Input records: Begin

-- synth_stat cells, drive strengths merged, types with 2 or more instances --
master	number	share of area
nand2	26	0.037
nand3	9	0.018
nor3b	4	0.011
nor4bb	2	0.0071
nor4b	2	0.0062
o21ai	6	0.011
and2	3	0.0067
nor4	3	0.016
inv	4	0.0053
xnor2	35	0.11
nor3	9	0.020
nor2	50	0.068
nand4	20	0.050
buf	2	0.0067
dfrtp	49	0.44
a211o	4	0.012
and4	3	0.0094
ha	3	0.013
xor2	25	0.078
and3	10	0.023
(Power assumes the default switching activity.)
$ cat config.mk
export PLATFORM = sky130hd
export DESIGN_NAME = muldiv_unit
export DESIGN_NICKNAME = d
export VERILOG_FILES = /design/src/rtl/muldiv_unit.sv
export SDC_FILE = /design/constraint.sdc
export NUM_CORES = 1
export LEC_CHECK = 0
export CORE_MARGIN = 2
export CORE_UTILIZATION = 40
export CTS_BUF_LIST = sky130_fd_sc_hd__clkbuf_4 sky130_fd_sc_hd__clkbuf_8 sky130_fd_sc_hd__clkbuf_16
export CTS_CLUSTER_DIAMETER = 120
export DETAILED_ROUTE_END_ITERATION = 8
export PLACE_DENSITY = 0.55
export SETUP_SLACK_MARGIN = 0.05
export SLEW_MARGIN = 20
export SYNTH_ARGS = -nofsm -noshare
export SYNTH_HDL_FRONTEND = slang
export SYNTH_SLANG_ARGS = --single-unit
$ cat constraint.sdc
create_clock -name clk -period 9.86 [get_ports clk]
set_clock_uncertainty 0.05 [all_clocks]
set_input_delay 1.972 -clock clk [delete_from_list [all_inputs] [get_ports clk]]
set_output_delay 1.972 -clock clk [all_outputs]
set_load 0.02 [all_outputs]
<file path="config.mk">
export PLATFORM = sky130hd
export DESIGN_NAME = mux_sel_arbiter
export DESIGN_NICKNAME = d
export VERILOG_FILES = /design/src/rtl/mux_sel_arbiter_pkg.sv /design/src/rtl/mux_sel_arbiter_rr_pick.sv /design/src/rtl/mux_sel_arbiter.sv
export SDC_FILE = /design/constraint.sdc
export NUM_CORES = 1
export LEC_CHECK = 0
export ABC_AREA = 0
export CELL_PAD_IN_SITES_DETAIL_PLACEMENT = 1
export CELL_PAD_IN_SITES_GLOBAL_PLACEMENT = 1
export CORE_MARGIN = 10
export CORE_UTILIZATION = 40
export DETAILED_ROUTE_END_ITERATION = 10
export PLACE_DENSITY = 0.81
export SYNTH_ARGS = -nofsm -noshare
export SYNTH_HDL_FRONTEND = slang
export SYNTH_SLANG_ARGS = --single-unit
</file>
<file path="constraint.sdc">
create_clock -name CLOCK_50 -period 6.57 [get_ports CLOCK_50]
set_clock_uncertainty 0.05 [all_clocks]
set_input_delay 0.9855 -clock CLOCK_50 [delete_from_list [all_inputs] [get_ports CLOCK_50]]
set_output_delay 0.9855 -clock CLOCK_50 [all_outputs]
set_load 0.02 [all_outputs]
</file>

Input records: End

*Activity*
Your task is to output the material above exactly.

*Written response*
-- synth_stat cells, drive strengths merged, types with 2 or more instances --
master	number	share of area
nand2	26	0.037
nand3	9	0.018
nor3b	4	0.011
nor4bb	2	0.0071
nor4b	2	0.0062
o21ai	6	0.011
and2	3	0.0067
nor4	3	0.016
inv	4	0.0053
xnor2	35	0.11
nor3	9	0.020
nor2	50	0.068
nand4	20	0.050
buf	2	0.0067
dfrtp	49	0.44
a211o	4	0.012
and4	3	0.0094
ha	3	0.013
xor2	25	0.078
and3	10	0.023
(Power assumes the default switching activity.)
$ cat config.mk
export PLATFORM = sky130hd
export DESIGN_NAME = muldiv_unit
export DESIGN_NICKNAME = d
export VERILOG_FILES = /design/src/rtl/muldiv_unit.sv
export SDC_FILE = /design/constraint.sdc
export NUM_CORES = 1
export LEC_CHECK = 0
export CORE_MARGIN = 2
export CORE_UTILIZATION = 40
export CTS_BUF_LIST = sky130_fd_sc_hd__clkbuf_4 sky130_fd_sc_hd__clkbuf_8 sky130_fd_sc_hd__clkbuf_16
export CTS_CLUSTER_DIAMETER = 120
export DETAILED_ROUTE_END_ITERATION = 8
export PLACE_DENSITY = 0.55
export SETUP_SLACK_MARGIN = 0.05
export SLEW_MARGIN = 20
export SYNTH_ARGS = -nofsm -noshare
export SYNTH_HDL_FRONTEND = slang
export SYNTH_SLANG_ARGS = --single-unit
$ cat constraint.sdc
create_clock -name clk -period 9.86 [get_ports clk]
set_clock_uncertainty 0.05 [all_clocks]
set_input_delay 1.972 -clock clk [delete_from_list [all_inputs] [get_ports clk]]
set_output_delay 1.972 -clock clk [all_outputs]
set_load 0.02 [all_outputs]
<file path="config.mk">
export PLATFORM = sky130hd
export DESIGN_NAME = mux_sel_arbiter
export DESIGN_NICKNAME = d
export VERILOG_FILES = /design/src/rtl/mux_sel_arbiter_pkg.sv /design/src/rtl/mux_sel_arbiter_rr_pick.sv /design/src/rtl/mux_sel_arbiter.sv
export SDC_FILE = /design/constraint.sdc
export NUM_CORES = 1
export LEC_CHECK = 0
export ABC_AREA = 0
export CELL_PAD_IN_SITES_DETAIL_PLACEMENT = 1
export CELL_PAD_IN_SITES_GLOBAL_PLACEMENT = 1
export CORE_MARGIN = 10
export CORE_UTILIZATION = 40
export DETAILED_ROUTE_END_ITERATION = 10
export PLACE_DENSITY = 0.81
export SYNTH_ARGS = -nofsm -noshare
export SYNTH_HDL_FRONTEND = slang
export SYNTH_SLANG_ARGS = --single-unit
</file>
<file path="constraint.sdc">
create_clock -name CLOCK_50 -period 6.57 [get_ports CLOCK_50]
set_clock_uncertainty 0.05 [all_clocks]
set_input_delay 0.9855 -clock CLOCK_50 [delete_from_list [all_inputs] [get_ports CLOCK_50]]
set_output_delay 0.9855 -clock CLOCK_50 [all_outputs]
set_load 0.02 [all_outputs]
</file>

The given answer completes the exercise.